SELECT setseed(0.42); -- Setting the random number seed
    
SELECT titleType, startYear,
CASE WHEN startYear < '1950' THEN 'old'
     WHEN startYear < '2000' THEN 'mid-aged'
     ELSE 'new'
     END AS movie_age
FROM Title
ORDER BY RANDOM()
LIMIT 10;
Out[15]:
titleType startYear movie_age
tvMovie 2012 new
movie 2023 new
movie 2009 new
tvMovie 2016 new
movie 1929 old
movie 2016 new
movie None new
tvMovie 1999 mid-aged
tvMovie 2019 new
movie None new
ResultSet : to convert to pandas, call .DataFrame() or to polars, call .PolarsDataFrame()





Joining Tables¶

We combine data from multiple tables by performing a join. We will explore joins using the cats database, which includes two tables: s and t.

In [16]:
%%sql basic
SELECT * FROM s;
Out[16]:
id name
0 Apricot
1 Boots
2 Cally
4 Eugene
ResultSet : to convert to pandas, call .DataFrame() or to polars, call .PolarsDataFrame()
In [17]:
%%sql basic
SELECT * FROM t;
Out[17]:
id breed
1 persian
2 ragdoll
4 bengal
5 persian
ResultSet : to convert to pandas, call .DataFrame() or to polars, call .PolarsDataFrame()

Inner Join¶

In [18]:
%%sql basic
SELECT s.id, name, breed
FROM s INNER JOIN t ON s.id = t.id;
Out[18]:
id name breed
1 Boots persian
2 Cally ragdoll
4 Eugene bengal
ResultSet : to convert to pandas, call .DataFrame() or to polars, call .PolarsDataFrame()

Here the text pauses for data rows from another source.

[src/rtl/intr_sched.sv]
// Interrupt scheduler: edge-captured pending events, pipeline drain, INTREQ/ACK redirect, RETI unmask.
// Define INTR_SCHED_RR_EN for round-robin arbitration; by default the lowest index wins.
module intr_sched #(
  parameter int NSRC      = 3,
  parameter int DRAIN_CYC = 3,
  parameter int NUMBITS   = 4
) (
  input  logic       CLK,
  input  logic       INIT,
  intr_sched_if.slave bus
);

  localparam int CW = (DRAIN_CYC > 1) ? $clog2(DRAIN_CYC) : 1;
  localparam int IW = (NSRC > 1) ? $clog2(NSRC) : 1;

  if (DRAIN_CYC < 1) begin : g_bad_drain
    $error("intr_sched: DRAIN_CYC must be at least 1");
  end

  typedef enum logic [1:0] {
    S_IDLE    = 2'd0,
    S_DRAIN   = 2'd1,
    S_REQ     = 2'd2,
    S_SERVICE = 2'd3
  } state_t;

  state_t             state_q, state_d;
  logic [CW-1:0]      cnt_q, cnt_d;
  logic [NUMBITS-1:0] num_q, num_d;
  logic [NSRC-1:0]    pend_q, pend_clr;
  logic [NSRC-1:0]    irq_q;
  logic [NSRC-1:0]    rise;
  logic [NSRC-1:0]    elig;
  logic [IW-1:0]      win_idx;

  assign rise = bus.IRQ & ~irq_q;
  assign elig = pend_q & bus.IRQMASK;

`ifdef INTR_SCHED_RR_EN
  logic [IW-1:0] ptr_q, ptr_d;

  // Scan starts just after the last granted source and wraps around.
  always_comb begin
    int  idx;
    logic found;
    idx     = 0;
    found   = 1'b0;
    win_idx = '0;
    for (int k = 1; k <= NSRC; k++) begin
      idx = int'(ptr_q) + k;
      if (idx >= NSRC) idx = idx - NSRC;
      if (!found && elig[idx]) begin
        found   = 1'b1;
        win_idx = IW'(idx);
      end
    end
  end

  always_ff @(posedge CLK) begin
    if (INIT) ptr_q <= IW'(NSRC - 1);
    else      ptr_q <= ptr_d;
  end
`else
  always_comb begin
    win_idx = '0;
    for (int i = NSRC - 1; i >= 0; i--) begin
      if (elig[i]) win_idx = IW'(i);
    end
  end
`endif

  always_comb begin
    state_d  = state_q;
    cnt_d    = cnt_q;
    num_d    = num_q;
    pend_clr = '0;
`ifdef INTR_SCHED_RR_EN
    ptr_d    = ptr_q;
`endif
    case (state_q)
      S_IDLE: begin
        if (bus.IE && (|elig)) begin
          num_d   = NUMBITS'(win_idx) + NUMBITS'(1);
          cnt_d   = CW'(DRAIN_CYC - 1);
          state_d = S_DRAIN;
        end
      end
      S_DRAIN: begin
        // Dropping IE abandons the selection; the event stays pending.
        if (!bus.IE)              state_d = S_IDLE;
        else if (cnt_q == '0)     state_d = S_REQ;
        else                      cnt_d   = cnt_q - CW'(1);
      end
      S_REQ: begin
        if (bus.ACK) begin
          state_d = S_SERVICE;
          for (int i = 0; i < NSRC; i++) begin
            pend_clr[i] = (num_q == NUMBITS'(i + 1));
          end
`ifdef INTR_SCHED_RR_EN
          ptr_d = IW'(num_q - NUMBITS'(1));
`endif
        end
      end
      S_SERVICE: begin
        if (bus.RETI) state_d = S_IDLE;
      end
      default: state_d = S_IDLE;
    endcase
  end

  always_ff @(posedge CLK) begin
    if (INIT) begin
      state_q <= S_IDLE;
      cnt_q   <= '0;
      num_q   <= '1;
      pend_q  <= '0;
      irq_q   <= '0;
    end else begin
      state_q <= state_d;
      cnt_q   <= cnt_d;
      num_q   <= num_d;
      // A fresh edge on the bit being acknowledged keeps it pending.
      pend_q  <= (pend_q & ~pend_clr) | rise;
      irq_q   <= bus.IRQ;
    end
  end

  assign bus.STALL     = (state_q == S_DRAIN) || (state_q == S_REQ);
  assign bus.INTREQ    = (state_q == S_REQ);
  assign bus.INTNUM    = (state_q == S_IDLE) ? '1 : num_q;
  assign bus.PEND      = pend_q;
  assign bus.BUSY      = (state_q != S_IDLE);
  assign bus.state_dbg = state_q;

endmodule
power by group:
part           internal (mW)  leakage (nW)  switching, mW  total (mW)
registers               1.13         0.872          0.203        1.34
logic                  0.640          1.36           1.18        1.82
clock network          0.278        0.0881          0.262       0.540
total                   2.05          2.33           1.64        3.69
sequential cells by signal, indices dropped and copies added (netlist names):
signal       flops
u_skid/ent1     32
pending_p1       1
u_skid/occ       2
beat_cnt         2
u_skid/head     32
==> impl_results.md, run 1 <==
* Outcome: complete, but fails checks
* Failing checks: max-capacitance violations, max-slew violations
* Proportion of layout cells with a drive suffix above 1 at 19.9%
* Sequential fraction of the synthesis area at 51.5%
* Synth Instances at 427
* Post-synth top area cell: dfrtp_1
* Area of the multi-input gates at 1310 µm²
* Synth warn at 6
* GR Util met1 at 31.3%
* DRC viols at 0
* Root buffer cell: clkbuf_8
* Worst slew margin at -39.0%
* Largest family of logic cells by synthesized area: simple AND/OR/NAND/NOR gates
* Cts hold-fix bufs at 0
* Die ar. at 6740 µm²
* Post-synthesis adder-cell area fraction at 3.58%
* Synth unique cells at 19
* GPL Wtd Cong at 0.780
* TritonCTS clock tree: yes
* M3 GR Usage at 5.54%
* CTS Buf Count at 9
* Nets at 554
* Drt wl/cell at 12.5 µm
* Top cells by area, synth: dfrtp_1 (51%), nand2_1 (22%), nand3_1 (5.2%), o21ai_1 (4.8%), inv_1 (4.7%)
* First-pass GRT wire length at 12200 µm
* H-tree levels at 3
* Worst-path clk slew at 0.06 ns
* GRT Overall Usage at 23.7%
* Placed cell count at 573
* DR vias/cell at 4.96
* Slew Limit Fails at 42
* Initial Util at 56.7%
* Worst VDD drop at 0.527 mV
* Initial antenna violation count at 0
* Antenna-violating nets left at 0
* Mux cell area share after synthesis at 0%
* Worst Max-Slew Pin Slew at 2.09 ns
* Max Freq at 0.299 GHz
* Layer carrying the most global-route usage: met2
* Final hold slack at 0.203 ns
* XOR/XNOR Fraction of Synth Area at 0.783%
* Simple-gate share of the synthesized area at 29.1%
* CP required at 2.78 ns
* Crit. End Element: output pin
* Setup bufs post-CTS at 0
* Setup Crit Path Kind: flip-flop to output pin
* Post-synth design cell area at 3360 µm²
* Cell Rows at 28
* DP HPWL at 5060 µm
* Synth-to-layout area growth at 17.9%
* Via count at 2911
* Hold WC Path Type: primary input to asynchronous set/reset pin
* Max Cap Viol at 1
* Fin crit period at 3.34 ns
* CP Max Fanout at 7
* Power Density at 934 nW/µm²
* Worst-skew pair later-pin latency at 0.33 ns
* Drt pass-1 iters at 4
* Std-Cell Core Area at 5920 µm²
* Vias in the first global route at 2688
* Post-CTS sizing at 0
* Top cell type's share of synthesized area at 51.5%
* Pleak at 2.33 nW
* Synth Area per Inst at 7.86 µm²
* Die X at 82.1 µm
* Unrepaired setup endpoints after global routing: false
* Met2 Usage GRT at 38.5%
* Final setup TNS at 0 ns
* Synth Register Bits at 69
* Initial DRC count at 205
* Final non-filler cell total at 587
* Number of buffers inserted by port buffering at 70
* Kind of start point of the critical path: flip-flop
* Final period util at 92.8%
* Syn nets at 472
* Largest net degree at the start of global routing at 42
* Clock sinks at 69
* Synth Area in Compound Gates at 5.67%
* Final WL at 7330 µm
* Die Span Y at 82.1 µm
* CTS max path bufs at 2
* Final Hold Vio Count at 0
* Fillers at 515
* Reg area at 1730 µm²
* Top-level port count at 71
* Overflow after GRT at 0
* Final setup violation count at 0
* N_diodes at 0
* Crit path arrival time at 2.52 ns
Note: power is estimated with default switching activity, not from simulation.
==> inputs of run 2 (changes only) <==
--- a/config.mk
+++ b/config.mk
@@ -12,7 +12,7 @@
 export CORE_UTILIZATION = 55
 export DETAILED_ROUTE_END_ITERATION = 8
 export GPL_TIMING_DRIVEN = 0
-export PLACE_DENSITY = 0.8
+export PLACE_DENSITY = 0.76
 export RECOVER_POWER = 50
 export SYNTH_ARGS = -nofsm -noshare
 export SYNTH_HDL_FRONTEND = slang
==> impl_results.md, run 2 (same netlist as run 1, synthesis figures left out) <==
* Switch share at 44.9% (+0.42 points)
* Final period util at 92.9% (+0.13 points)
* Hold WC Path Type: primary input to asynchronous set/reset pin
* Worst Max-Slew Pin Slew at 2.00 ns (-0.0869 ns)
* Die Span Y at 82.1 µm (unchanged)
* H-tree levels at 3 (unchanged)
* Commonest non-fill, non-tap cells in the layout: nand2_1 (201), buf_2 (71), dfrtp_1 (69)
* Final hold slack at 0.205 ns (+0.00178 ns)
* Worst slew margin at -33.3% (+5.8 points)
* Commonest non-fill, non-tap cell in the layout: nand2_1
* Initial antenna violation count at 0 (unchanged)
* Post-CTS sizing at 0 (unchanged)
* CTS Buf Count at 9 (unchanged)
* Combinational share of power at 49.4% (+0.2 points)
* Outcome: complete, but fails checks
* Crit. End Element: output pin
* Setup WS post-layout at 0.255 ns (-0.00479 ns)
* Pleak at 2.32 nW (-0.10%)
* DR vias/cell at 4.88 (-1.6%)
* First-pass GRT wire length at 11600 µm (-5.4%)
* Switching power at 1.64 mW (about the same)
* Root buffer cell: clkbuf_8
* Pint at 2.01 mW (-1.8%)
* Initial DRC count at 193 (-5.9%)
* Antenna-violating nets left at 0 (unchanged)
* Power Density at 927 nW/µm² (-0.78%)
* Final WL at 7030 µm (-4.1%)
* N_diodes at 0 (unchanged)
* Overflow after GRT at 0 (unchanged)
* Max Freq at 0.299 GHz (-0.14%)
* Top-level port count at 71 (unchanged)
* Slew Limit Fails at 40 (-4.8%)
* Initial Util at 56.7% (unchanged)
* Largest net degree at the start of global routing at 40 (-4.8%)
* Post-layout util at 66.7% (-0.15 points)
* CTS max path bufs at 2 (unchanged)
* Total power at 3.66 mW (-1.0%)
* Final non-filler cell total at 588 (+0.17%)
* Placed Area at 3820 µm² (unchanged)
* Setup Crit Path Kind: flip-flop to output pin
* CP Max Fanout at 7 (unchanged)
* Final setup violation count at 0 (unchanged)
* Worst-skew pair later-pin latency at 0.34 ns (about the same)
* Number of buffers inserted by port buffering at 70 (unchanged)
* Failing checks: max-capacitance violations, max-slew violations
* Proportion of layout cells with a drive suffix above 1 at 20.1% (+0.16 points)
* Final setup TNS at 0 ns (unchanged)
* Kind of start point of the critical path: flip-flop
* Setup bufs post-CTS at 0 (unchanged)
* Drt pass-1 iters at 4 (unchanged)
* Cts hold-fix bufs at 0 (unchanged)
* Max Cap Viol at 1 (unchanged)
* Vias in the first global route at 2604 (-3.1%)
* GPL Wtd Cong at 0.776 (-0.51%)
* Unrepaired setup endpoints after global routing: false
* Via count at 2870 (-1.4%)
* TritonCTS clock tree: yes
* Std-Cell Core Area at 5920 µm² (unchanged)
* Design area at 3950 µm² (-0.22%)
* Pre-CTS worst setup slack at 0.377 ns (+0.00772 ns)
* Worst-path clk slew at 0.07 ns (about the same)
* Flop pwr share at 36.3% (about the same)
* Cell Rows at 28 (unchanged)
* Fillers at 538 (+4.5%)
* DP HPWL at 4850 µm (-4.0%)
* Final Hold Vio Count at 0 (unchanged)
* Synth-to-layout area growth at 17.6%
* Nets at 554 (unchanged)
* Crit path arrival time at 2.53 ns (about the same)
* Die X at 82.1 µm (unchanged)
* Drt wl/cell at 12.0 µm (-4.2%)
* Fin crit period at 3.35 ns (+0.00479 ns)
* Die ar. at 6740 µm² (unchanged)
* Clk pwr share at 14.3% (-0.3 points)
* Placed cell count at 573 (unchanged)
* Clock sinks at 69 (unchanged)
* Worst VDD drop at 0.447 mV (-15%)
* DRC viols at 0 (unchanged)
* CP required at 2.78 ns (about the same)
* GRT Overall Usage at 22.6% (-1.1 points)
<file path="config.mk">
export PLATFORM = sky130hd
export DESIGN_NAME = up_timer
export DESIGN_NICKNAME = d
export VERILOG_FILES = /design/src/rtl/up_timer.sv
export SDC_FILE = /design/constraint.sdc
export NUM_CORES = 1
export LEC_CHECK = 0
export ABC_AREA = 1
export CAP_MARGIN = 40
export CORE_MARGIN = 4
export CORE_UTILIZATION = 40
export DETAILED_ROUTE_END_ITERATION = 7
export PLACE_DENSITY = 0.73
export SLEW_MARGIN = 10
export SYNTH_ARGS = -nofsm -noshare
export SYNTH_HDL_FRONTEND = slang
export SYNTH_SLANG_ARGS = --single-unit
</file>
<file path="constraint.sdc">
create_clock -name Clk -period 1.7 [get_ports Clk]
set_input_delay 0.17 -clock Clk [delete_from_list [all_inputs] [get_ports Clk]]
set_output_delay 0.17 -clock Clk [all_outputs]
set_load 0.1 [all_outputs]
</file>
<file path="src/rtl/key_click_decoder.sv">
// Groups debounced key-press strobes into click sequences closed by an
// inactivity window or by reaching MAX_CLICKS; emits a one-cycle strobe plus count.
module key_click_decoder #(
  parameter int WINDOW_CYCLES = 8,
  parameter int MAX_CLICKS    = 3,
  parameter int CNT_W         = $clog2(MAX_CLICKS + 1)
) (
  input  logic             clk_i,
  input  logic             rst_i,
  input  logic             key_pressed_stb_i,
  output logic             click_valid_o,
  output logic [CNT_W-1:0] click_cnt_o,
  output logic             busy_o
);

  localparam int TMR_W = $clog2(WINDOW_CYCLES);

  localparam logic [CNT_W-1:0] CNT_LAST  = CNT_W'(MAX_CLICKS - 1);
  localparam logic [CNT_W-1:0] CNT_MAX   = CNT_W'(MAX_CLICKS);
  localparam logic [TMR_W-1:0] TMR_LAST  = TMR_W'(WINDOW_CYCLES - 1);

  typedef enum logic [0:0] {
    ST_IDLE  = 1'b0,
    ST_COUNT = 1'b1
  } state_t;

  state_t             state_r, state_nxt_s;
  logic [CNT_W-1:0]   cnt_r, cnt_nxt_s;
  logic [TMR_W-1:0]   timer_r, timer_nxt_s;
  logic               emit_s;
  logic [CNT_W-1:0]   emit_cnt_s;
  logic               click_valid_r;
  logic [CNT_W-1:0]   click_cnt_r;

  // State, click counter and silence timer registers
  always_ff @(posedge clk_i) begin
    if (rst_i) begin
      state_r <= ST_IDLE;
      cnt_r   <= '0;
      timer_r <= '0;
    end else begin
      state_r <= state_nxt_s;
      cnt_r   <= cnt_nxt_s;
      timer_r <= timer_nxt_s;
    end
  end

  // Next-state logic; a strobe always takes priority over a timeout
  always_comb begin
    state_nxt_s = state_r;
    cnt_nxt_s   = cnt_r;
    timer_nxt_s = timer_r;
    case (state_r)
      ST_IDLE: begin
        if (key_pressed_stb_i) begin
          state_nxt_s = ST_COUNT;
          cnt_nxt_s   = CNT_W'(1);
          timer_nxt_s = '0;
        end else begin
          state_nxt_s = ST_IDLE;
        end
      end
      ST_COUNT: begin
        if (key_pressed_stb_i) begin
          timer_nxt_s = '0;
          if (cnt_r == CNT_LAST) begin
            state_nxt_s = ST_IDLE;
            cnt_nxt_s   = '0;
          end else begin
            cnt_nxt_s   = cnt_r + CNT_W'(1);
          end
        end else if (timer_r == TMR_LAST) begin
          state_nxt_s = ST_IDLE;
          cnt_nxt_s   = '0;
          timer_nxt_s = '0;
        end else begin
          timer_nxt_s = timer_r + TMR_W'(1);
        end
      end
      default: begin
        state_nxt_s = ST_IDLE;
        cnt_nxt_s   = '0;
        timer_nxt_s = '0;
      end
    endcase
  end

  // Emit decision: sequence closes on the last allowed click or on timeout
  always_comb begin
    emit_s     = 1'b0;
    emit_cnt_s = click_cnt_r;
    case (state_r)
      ST_IDLE: begin
        emit_s = 1'b0;
      end
      ST_COUNT: begin
        if (key_pressed_stb_i && (cnt_r == CNT_LAST)) begin
          emit_s     = 1'b1;
          emit_cnt_s = CNT_MAX;
        end else if (!key_pressed_stb_i && (timer_r == TMR_LAST)) begin
          emit_s     = 1'b1;
          emit_cnt_s = cnt_r;
        end else begin
          emit_s = 1'b0;
        end
      end
      default: begin
        emit_s = 1'b0;
      end
    endcase
  end

  // Registered result strobe; the count holds between strobes
  always_ff @(posedge clk_i) begin
    if (rst_i) begin
      click_valid_r <= 1'b0;
      click_cnt_r   <= '0;
    end else begin
      click_valid_r <= emit_s;
      click_cnt_r   <= emit_cnt_s;
    end
  end

  assign click_valid_o = click_valid_r;
  assign click_cnt_o   = click_cnt_r;
  assign busy_o        = (state_r == ST_COUNT);

endmodule

</file>
<file path="config.mk">
export PLATFORM = sky130hd
export DESIGN_NAME = key_click_decoder
export DESIGN_NICKNAME = d
export VERILOG_FILES = /design/src/rtl/key_click_decoder.sv
export SDC_FILE = /design/constraint.sdc
export NUM_CORES = 1
export LEC_CHECK = 0
export CORE_AREA = 2 2 39 41
export DETAILED_ROUTE_END_ITERATION = 7
export DIE_AREA = 0 0 41 43
export PLACE_DENSITY = 0.57
export SLEW_MARGIN = 20
export SYNTH_ARGS = -nofsm -noshare
export SYNTH_HDL_FRONTEND = slang
export SYNTH_SLANG_ARGS = --single-unit
</file>
<file path="constraint.sdc">
create_clock -name clk_i -period 1.55 [get_ports clk_i]
set_input_delay 0.31 -clock clk_i [delete_from_list [all_inputs] [get_ports clk_i]]
set_output_delay 0.31 -clock clk_i [all_outputs]
set_load 0.01 [all_outputs]
</file>
==> flow_summary_export.csv, run 1 <==
group,metric,value,unit
floorplanning,pin_count,7,
timing,post-route-period-util,93.41,%
synth,synthCells,42,
timing,final_max_slew_viol_count,0,
synth,yosysMostFrequentCell,"dfxtp_1",
floorplanning,dieWidth,41,microns
timing,fin_skew,0.004348,ns
timing,rsz0062_at_grt,"no",
setup_path,crit_buf_inv,1,
floorplanning,start_util,30.83,%
detailed_routing,vias,332,
layout,drive_above_1_share,15.38,%
synth,synth-edff-count,0,
timing,fin_setup_tns,0,ns
setup_path,max_stage_delay,0.53,ns
setup_path,critical_path_class,"reg -> out",
timing,max_freq,690.7,MHz
timing,finalSetupViolCount,0,
grt,overflow,0,
synth,synthTopCellsByArea,"dfxtp_1 (42%), ha_1 (8.8%), buf_6 (5.3%)",
setup_path,arrival,1.14,ns
setup_path,path_cells,"clkdlybuf4s50_1",
synth,yosys_warnings,0,
setup_path,critPathLaunchType,"flip-flop",
synth,avgSynthCellArea,10.16,sq um
synth,synth_nets,48,
clock_network,clk_pin_slew_worst_paths,0.06,ns
synth,synth_area_leader_cell,"dfxtp_1",
detailed_routing,vias_per_cell,4.882,
clock_network,ctsResizeCount,0,
placement,portBuffers,6,
power_and_ir_drop,irDropWorstVdd,0.4211,mV
synth,synth_seq_cells,9,
clock_network,clk_latency,0.27,ns
placement,gp_congestion,0.6929,
floorplanning,core,0.001384,sq mm
power_and_ir_drop,p_leak,0.2146,nW
layout,insertedDiodeCount,0,
timing,period_minus_slack,1.448,ns
clock_network,cts_tree,"yes",
synth,yosysSeqAreaShare,42.23,%
timing,finalHoldViolations,0,
detailed_routing,wl,761,microns
job,cap_violations,0,
placement,dp_hpwl,527.6,microns
layout,fill_cells,149,
setup_path,cp_top_family,"buffers and inverters",
min_path,min_path_type,"reg -> reg",
layout,area_growth,24.05,%
status,status,"completed",
detailed_routing,wl_per_cell,11.19,microns
setup_path,crit_required,1.24,ns
grt,grt_pass1_vias,273,
grt,track_usage,11.63,%
timing,worst_pin_slew,0.2000,ns
grt,grt_pass1_wl,1200,microns
layout,nets,59,
clock_network,clockRootBuffer,"clkbuf_4",
placement,placed_area,503.0,sq um
detailed_routing,route.detailed.drc,0,
setup_path,cp-end-kind,"output port",
floorplanning,rows,14,
clock_network,cts_buffer_depth,2,
setup_path,slowest_stage,"clkdlybuf4s50_1",
timing,slew_headroom,86.65,%
floorplanning,dieArea,0.001763,sq mm
power_and_ir_drop,power.density,899.3,mW/mm^2
clock_network,cts_buffers,3,
grt,grt_max_degree,13,
clock_network,clock-sinks,9,
floorplanning,dieHeight,43,microns
synth,synth_commonest_cells,"dfxtp_1 (9), a21oi_1 (4), ha_1 (3), nand3b_1 (3)",
detailed_routing,drt.antenna.violating_nets,0,
detailed_routing,drt-pass1-iter-count,3,
synth,synth_area,426.7,sq um
grt,antenna_found_initial,0,
synth,async_flop_share,0,%
setup_path,path_max_fanout,2,
clock_network,postCtsHoldBufs,0,
layout,finalInstanceArea,529.3,sq um
synth,synth_ff_type,"dfxtp_1",
synth,synth_top_area_share,42.23,%
detailed_routing,first_iter_violations,2,
clock_network,cts_max_level,1,
synth,synth.distinct_cells,18,
clock_network,cts_setup_buffers,0,
-- state kept, by name, indices dropped and copies added, names as in the netlist --
register / flops
busy_o: 1
click_cnt_o: 2
timer_r: 3
click_valid_o: 1
cnt_r: 2
-- worst paths after layout --
check,from,end,slack (ns),depth (start not counted)
worst max register to register,timer_r[0],click_cnt_o[1],0.22,5
worst min-delay path,click_cnt_o[0],click_cnt_o[0],0.53,1
worst min register to register,click_cnt_o[0],click_cnt_o[0],0.53,1
worst max-delay path,click_cnt_o[1],click_cnt_o[1],0.10,1
-- worst register-to-register path, stage by stage, from the launching register on --
cell and delay [ns]:
dfxtp_1 0.33, ha_1 0.22, ha_1 0.20, nand3b_1 0.16, nand2_1 0.09, o221a_1 0.22
-- placed cells by master (no fill, tap or decap) --
| cell | count |
|---|---|
| nand4b_1 | 2 |
| o21ai_0 | 2 |
| clkbuf_4 | 3 |
| clkbuf_1 | 1 |
| nand2_1 | 2 |
| a22oi_1 | 1 |
| nor2_1 | 2 |
| nor3_1 | 2 |
| clkdlybuf4s50_1 | 6 |
| dfxtp_1 | 9 |
| buf_4 | 3 |
| o221a_1 | 2 |
| nand3b_1 | 3 |
| nor3b_1 | 1 |
| nor3_2 | 1 |
| mux2i_1 | 2 |
| ha_1 | 3 |
| nor3b_2 | 1 |
| inv_1 | 2 |
| a21oi_1 | 4 |
-- report_power, final --
group	switching, W	leakage (nW)	internal (W)
clock network	0.0000880	0.0150	0.0000996
registers	0.00000593	0.0732	0.000237
logic	0.0000208	0.126	0.0000245
total	0.000115	0.215	0.000361
-- layer usage --
metal  vias up  track usage, %  wire length, microns
li1        173               -                     -
met5         -               0                     0
met2         7           14.37                   314
met4         0           10.00                    35
met3         5           9.424                    47
met1       147           11.84                   364
-- stage by stage --
step / worst slack (ns) / std cells / utilization (%) / hold WS, ns / total power (W)
global route: 0.02742 / 68 / 38.25 / 0.5573 / 0.0005001
detailed placement: 0.1259 / 64 / 36.35 / 0.5230 / 0.0002939
CTS: 0.08778 / 68 / 38.25 / 0.5374 / 0.0004822
floorplan: 0.3125 / 42 / - / 0.4980 / 0.0002794
global placement: 0.1621 / 64 / 36.35 / 0.5129 / 0.0002941
finish: 0.1022 / 68 / 38.25 / 0.5308 / 0.0004760
-- area by class of cell --
| class | count | area, sq um | area share (%) |
|---|---|---|---|
| multi-input combinational | 28 | 212.7 | 40.19 |
| sequential | 9 | 180.2 | 34.04 |
| timing repair buffer | 9 | 82.58 | 15.60 |
| clock buffer | 4 | 26.28 | 4.965 |
| tap | 16 | 20.02 | 3.783 |
| inverter | 2 | 7.507 | 1.418 |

By default, JOINing without specifying a join type will default to an inner join.

In [19]:
%%sql basic
SELECT s.id, name, breed
FROM s JOIN t ON s.id = t.id;
Out[19]:
id name breed
1 Boots persian
2 Cally ragdoll
4 Eugene bengal
ResultSet : to convert to pandas, call .DataFrame() or to polars, call .PolarsDataFrame()

Cross Join¶

In [20]:
%%sql basic
SELECT *
FROM s CROSS JOIN t;
Out[20]:
id name id_1 breed
0 Apricot 1 persian
0 Apricot 2 ragdoll
0 Apricot 4 bengal
0 Apricot 5 persian
1 Boots 1 persian
1 Boots 2 ragdoll
1 Boots 4 bengal
1 Boots 5 persian
2 Cally 1 persian
2 Cally 2 ragdoll
2 Cally 4 bengal
2 Cally 5 persian
4 Eugene 1 persian
4 Eugene 2 ragdoll
4 Eugene 4 bengal
4 Eugene 5 persian
ResultSet : to convert to pandas, call .DataFrame() or to polars, call .PolarsDataFrame()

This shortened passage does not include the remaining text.